■ Exercise data:
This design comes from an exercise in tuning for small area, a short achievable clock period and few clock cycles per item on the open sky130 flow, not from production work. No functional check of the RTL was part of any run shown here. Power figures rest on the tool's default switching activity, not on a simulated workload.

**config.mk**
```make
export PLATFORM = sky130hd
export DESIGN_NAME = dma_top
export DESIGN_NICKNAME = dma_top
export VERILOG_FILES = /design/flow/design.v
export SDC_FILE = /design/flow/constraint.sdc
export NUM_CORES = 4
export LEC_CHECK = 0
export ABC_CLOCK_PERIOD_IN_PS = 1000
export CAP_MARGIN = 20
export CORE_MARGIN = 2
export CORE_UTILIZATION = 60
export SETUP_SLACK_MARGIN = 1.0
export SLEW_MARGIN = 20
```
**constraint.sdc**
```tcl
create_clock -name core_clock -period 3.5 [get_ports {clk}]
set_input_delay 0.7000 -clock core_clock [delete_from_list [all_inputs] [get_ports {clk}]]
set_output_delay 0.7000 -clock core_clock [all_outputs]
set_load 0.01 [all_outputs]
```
...
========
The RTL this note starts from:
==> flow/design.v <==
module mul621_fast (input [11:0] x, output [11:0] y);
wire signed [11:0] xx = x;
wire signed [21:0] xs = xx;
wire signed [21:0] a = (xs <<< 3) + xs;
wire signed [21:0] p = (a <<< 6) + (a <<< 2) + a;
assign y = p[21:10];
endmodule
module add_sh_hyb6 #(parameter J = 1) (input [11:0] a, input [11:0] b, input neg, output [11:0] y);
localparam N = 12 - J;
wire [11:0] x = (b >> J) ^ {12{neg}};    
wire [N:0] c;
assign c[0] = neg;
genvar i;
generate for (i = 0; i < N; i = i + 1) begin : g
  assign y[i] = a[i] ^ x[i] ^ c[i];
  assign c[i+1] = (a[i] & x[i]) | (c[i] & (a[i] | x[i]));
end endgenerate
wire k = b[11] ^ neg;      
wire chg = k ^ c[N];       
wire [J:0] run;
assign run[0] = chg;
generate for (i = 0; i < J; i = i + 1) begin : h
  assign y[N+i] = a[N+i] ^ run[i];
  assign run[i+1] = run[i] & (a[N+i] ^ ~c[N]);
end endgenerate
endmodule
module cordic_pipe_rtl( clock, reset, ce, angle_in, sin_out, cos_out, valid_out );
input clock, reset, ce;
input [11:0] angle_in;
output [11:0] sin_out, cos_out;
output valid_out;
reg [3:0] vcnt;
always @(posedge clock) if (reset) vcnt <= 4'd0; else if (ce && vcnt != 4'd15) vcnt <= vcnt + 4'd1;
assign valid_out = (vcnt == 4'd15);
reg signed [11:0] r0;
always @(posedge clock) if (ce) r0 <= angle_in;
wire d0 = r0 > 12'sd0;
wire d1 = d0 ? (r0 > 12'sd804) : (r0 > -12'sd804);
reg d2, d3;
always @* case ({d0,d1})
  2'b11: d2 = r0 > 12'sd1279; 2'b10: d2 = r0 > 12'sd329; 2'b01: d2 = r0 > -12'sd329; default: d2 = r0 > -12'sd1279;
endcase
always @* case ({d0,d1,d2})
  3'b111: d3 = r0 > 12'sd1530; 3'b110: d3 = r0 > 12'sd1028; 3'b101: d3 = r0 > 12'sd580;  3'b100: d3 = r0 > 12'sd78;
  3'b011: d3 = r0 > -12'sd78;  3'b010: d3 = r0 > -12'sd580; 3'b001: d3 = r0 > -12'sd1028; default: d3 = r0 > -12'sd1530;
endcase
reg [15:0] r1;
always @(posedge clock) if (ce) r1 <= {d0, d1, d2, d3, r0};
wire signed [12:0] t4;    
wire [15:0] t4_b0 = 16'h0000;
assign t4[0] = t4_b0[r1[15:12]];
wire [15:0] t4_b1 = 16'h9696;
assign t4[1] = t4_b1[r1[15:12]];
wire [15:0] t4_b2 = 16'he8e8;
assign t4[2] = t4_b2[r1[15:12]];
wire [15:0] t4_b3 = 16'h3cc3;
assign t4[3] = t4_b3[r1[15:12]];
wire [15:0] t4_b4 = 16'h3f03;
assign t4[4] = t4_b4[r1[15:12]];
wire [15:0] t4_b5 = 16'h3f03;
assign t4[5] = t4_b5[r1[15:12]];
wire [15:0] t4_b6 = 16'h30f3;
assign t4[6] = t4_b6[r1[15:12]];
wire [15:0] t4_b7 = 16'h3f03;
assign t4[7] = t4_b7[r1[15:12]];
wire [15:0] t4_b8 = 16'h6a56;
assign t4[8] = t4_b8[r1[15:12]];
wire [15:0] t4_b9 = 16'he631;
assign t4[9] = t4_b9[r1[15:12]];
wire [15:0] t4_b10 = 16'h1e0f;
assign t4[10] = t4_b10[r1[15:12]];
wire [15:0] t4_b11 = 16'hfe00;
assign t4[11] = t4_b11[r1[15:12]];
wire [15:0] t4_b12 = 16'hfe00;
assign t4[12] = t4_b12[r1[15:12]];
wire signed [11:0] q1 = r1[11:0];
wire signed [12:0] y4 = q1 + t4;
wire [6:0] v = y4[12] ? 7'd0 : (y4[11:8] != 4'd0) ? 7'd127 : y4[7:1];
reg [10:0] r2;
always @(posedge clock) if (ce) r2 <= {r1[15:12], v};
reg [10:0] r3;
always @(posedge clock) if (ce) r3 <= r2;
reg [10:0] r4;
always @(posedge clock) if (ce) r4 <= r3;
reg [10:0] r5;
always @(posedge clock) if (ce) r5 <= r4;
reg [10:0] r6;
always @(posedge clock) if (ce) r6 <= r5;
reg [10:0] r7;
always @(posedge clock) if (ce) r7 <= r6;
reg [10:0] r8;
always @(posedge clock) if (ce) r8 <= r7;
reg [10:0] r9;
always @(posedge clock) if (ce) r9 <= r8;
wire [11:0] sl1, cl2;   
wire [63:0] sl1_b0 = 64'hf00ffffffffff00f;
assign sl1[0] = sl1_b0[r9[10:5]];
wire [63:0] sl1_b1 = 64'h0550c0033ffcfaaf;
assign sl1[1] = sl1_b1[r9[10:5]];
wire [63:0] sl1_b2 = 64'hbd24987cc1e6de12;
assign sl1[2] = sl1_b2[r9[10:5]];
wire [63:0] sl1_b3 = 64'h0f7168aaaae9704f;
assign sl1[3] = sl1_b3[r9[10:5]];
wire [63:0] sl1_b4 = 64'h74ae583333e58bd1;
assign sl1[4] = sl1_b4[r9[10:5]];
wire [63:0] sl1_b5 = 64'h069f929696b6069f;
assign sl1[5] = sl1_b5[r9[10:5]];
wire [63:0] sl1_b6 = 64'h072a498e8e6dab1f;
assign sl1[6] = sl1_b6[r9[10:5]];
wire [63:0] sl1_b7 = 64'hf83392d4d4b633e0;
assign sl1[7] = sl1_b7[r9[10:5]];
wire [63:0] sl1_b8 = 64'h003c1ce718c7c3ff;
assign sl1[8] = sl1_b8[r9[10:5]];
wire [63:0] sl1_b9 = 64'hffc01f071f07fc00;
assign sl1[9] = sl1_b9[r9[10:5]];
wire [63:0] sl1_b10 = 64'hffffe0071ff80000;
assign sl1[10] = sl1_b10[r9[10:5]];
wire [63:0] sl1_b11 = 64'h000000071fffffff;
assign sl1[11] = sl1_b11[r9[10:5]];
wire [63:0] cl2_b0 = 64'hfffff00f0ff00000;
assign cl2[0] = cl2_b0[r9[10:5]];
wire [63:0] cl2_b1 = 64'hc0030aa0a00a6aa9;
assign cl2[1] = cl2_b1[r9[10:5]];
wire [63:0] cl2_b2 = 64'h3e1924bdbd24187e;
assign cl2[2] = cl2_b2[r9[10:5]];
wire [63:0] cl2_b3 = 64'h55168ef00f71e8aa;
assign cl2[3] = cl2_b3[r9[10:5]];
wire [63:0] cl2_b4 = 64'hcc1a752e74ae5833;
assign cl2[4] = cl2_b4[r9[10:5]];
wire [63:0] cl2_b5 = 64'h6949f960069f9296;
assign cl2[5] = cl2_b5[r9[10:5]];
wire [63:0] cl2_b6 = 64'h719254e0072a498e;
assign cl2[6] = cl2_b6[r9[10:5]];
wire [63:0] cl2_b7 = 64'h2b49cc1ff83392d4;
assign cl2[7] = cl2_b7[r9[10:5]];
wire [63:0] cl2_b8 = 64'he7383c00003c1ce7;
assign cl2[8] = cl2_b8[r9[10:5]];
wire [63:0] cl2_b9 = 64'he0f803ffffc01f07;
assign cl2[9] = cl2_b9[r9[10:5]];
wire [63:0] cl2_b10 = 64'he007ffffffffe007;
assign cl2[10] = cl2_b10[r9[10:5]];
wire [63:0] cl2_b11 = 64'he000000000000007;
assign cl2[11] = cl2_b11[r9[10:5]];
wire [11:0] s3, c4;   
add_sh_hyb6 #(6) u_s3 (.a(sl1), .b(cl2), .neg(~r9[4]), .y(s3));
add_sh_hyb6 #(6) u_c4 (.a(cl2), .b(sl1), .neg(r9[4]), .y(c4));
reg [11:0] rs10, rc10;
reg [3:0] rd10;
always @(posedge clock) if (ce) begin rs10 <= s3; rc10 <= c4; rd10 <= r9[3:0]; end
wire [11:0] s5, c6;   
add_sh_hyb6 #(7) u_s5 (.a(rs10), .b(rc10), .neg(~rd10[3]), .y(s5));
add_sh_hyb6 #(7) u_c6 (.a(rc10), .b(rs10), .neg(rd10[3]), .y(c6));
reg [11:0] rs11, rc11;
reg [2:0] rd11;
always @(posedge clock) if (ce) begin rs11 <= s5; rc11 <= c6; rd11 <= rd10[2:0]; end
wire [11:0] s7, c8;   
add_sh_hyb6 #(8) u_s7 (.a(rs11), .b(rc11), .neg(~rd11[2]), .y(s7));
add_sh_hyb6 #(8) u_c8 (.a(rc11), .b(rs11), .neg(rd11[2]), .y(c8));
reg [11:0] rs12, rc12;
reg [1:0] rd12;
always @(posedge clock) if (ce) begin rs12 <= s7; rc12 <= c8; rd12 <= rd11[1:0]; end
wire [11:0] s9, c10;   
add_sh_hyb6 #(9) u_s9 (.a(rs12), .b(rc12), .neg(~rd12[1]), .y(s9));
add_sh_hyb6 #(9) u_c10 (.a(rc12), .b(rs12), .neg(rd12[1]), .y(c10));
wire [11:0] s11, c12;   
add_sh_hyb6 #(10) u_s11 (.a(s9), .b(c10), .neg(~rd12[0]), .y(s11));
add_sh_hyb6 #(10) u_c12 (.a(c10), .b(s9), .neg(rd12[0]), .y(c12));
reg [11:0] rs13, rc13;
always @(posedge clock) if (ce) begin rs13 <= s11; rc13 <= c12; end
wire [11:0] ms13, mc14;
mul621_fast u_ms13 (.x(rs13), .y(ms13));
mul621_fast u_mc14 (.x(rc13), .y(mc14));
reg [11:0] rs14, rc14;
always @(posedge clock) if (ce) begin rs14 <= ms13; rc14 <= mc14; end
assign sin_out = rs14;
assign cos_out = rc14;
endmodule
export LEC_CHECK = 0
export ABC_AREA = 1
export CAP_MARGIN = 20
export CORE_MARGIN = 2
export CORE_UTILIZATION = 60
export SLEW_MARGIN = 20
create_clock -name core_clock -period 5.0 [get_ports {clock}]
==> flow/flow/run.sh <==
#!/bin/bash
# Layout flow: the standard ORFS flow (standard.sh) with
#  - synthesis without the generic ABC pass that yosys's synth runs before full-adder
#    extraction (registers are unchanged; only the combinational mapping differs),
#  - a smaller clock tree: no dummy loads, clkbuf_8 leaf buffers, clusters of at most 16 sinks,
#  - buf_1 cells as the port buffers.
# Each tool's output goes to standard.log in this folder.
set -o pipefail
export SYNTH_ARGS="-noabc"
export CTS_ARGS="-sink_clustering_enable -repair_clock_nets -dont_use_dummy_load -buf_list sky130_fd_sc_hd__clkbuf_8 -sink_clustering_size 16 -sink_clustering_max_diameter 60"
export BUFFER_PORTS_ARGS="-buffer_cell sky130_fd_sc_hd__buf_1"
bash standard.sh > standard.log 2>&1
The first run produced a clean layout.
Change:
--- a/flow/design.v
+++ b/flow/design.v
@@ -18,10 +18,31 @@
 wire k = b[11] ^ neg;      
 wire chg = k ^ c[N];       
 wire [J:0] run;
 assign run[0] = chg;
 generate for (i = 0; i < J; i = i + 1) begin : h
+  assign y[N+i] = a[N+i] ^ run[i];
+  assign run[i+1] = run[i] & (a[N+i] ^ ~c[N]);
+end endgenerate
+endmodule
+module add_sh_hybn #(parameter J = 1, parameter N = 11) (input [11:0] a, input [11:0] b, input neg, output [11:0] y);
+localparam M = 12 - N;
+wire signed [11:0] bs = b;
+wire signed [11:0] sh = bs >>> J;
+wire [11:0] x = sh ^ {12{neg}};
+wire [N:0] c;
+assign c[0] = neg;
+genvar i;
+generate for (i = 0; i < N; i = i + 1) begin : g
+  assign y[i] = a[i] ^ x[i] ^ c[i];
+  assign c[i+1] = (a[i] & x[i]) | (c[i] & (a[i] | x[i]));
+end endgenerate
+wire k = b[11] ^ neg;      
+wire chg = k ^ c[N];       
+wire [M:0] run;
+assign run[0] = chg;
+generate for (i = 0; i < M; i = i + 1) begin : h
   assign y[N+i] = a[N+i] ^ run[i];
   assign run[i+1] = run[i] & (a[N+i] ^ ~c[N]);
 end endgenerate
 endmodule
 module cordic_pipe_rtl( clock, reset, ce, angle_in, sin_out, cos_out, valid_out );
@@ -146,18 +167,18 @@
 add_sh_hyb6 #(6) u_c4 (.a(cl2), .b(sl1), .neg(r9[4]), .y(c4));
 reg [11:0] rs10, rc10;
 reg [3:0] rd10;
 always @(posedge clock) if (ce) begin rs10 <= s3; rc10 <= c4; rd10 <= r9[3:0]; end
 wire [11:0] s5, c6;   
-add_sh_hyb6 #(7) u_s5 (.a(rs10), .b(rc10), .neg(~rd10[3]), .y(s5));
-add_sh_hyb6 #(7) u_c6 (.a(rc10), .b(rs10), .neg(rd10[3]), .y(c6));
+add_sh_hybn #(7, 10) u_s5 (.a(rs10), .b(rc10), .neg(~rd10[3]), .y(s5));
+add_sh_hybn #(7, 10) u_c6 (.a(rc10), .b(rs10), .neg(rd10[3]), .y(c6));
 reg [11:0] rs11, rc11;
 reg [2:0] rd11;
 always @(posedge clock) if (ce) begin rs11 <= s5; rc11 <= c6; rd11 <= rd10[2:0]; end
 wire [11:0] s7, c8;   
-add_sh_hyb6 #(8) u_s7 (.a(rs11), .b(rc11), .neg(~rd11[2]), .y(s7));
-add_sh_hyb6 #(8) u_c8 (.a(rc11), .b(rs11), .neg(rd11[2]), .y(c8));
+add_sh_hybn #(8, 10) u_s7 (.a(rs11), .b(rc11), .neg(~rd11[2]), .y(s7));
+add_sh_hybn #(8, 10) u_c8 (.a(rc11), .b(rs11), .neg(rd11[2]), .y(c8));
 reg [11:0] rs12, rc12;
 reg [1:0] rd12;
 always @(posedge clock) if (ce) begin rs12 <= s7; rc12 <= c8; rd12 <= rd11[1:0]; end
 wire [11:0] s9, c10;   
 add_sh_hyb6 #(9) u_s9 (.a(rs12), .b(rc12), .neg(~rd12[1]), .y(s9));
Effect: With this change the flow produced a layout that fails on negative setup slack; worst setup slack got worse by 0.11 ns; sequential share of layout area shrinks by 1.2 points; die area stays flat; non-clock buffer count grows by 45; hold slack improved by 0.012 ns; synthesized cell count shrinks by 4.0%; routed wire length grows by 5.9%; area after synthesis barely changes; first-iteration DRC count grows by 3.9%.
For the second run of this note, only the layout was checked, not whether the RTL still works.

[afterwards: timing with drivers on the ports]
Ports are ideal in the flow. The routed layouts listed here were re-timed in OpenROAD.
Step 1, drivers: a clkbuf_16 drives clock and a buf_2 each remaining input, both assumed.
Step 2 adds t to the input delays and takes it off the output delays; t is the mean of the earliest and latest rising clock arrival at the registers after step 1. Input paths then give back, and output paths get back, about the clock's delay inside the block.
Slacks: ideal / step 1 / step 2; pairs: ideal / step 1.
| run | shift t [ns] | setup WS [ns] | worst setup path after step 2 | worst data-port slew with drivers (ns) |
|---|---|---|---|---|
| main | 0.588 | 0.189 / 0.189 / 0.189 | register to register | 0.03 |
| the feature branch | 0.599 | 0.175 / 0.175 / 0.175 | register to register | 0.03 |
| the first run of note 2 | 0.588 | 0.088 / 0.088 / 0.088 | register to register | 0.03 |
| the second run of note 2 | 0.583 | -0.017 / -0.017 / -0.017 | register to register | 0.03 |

■ Assigned task:
From the entries above, show each line that includes the string "second".

■ Written answer:
For the second run of this note, only the layout was checked, not whether the RTL still works.
| the second run of note 2 | 0.583 | -0.017 / -0.017 / -0.017 | register to register | 0.03 |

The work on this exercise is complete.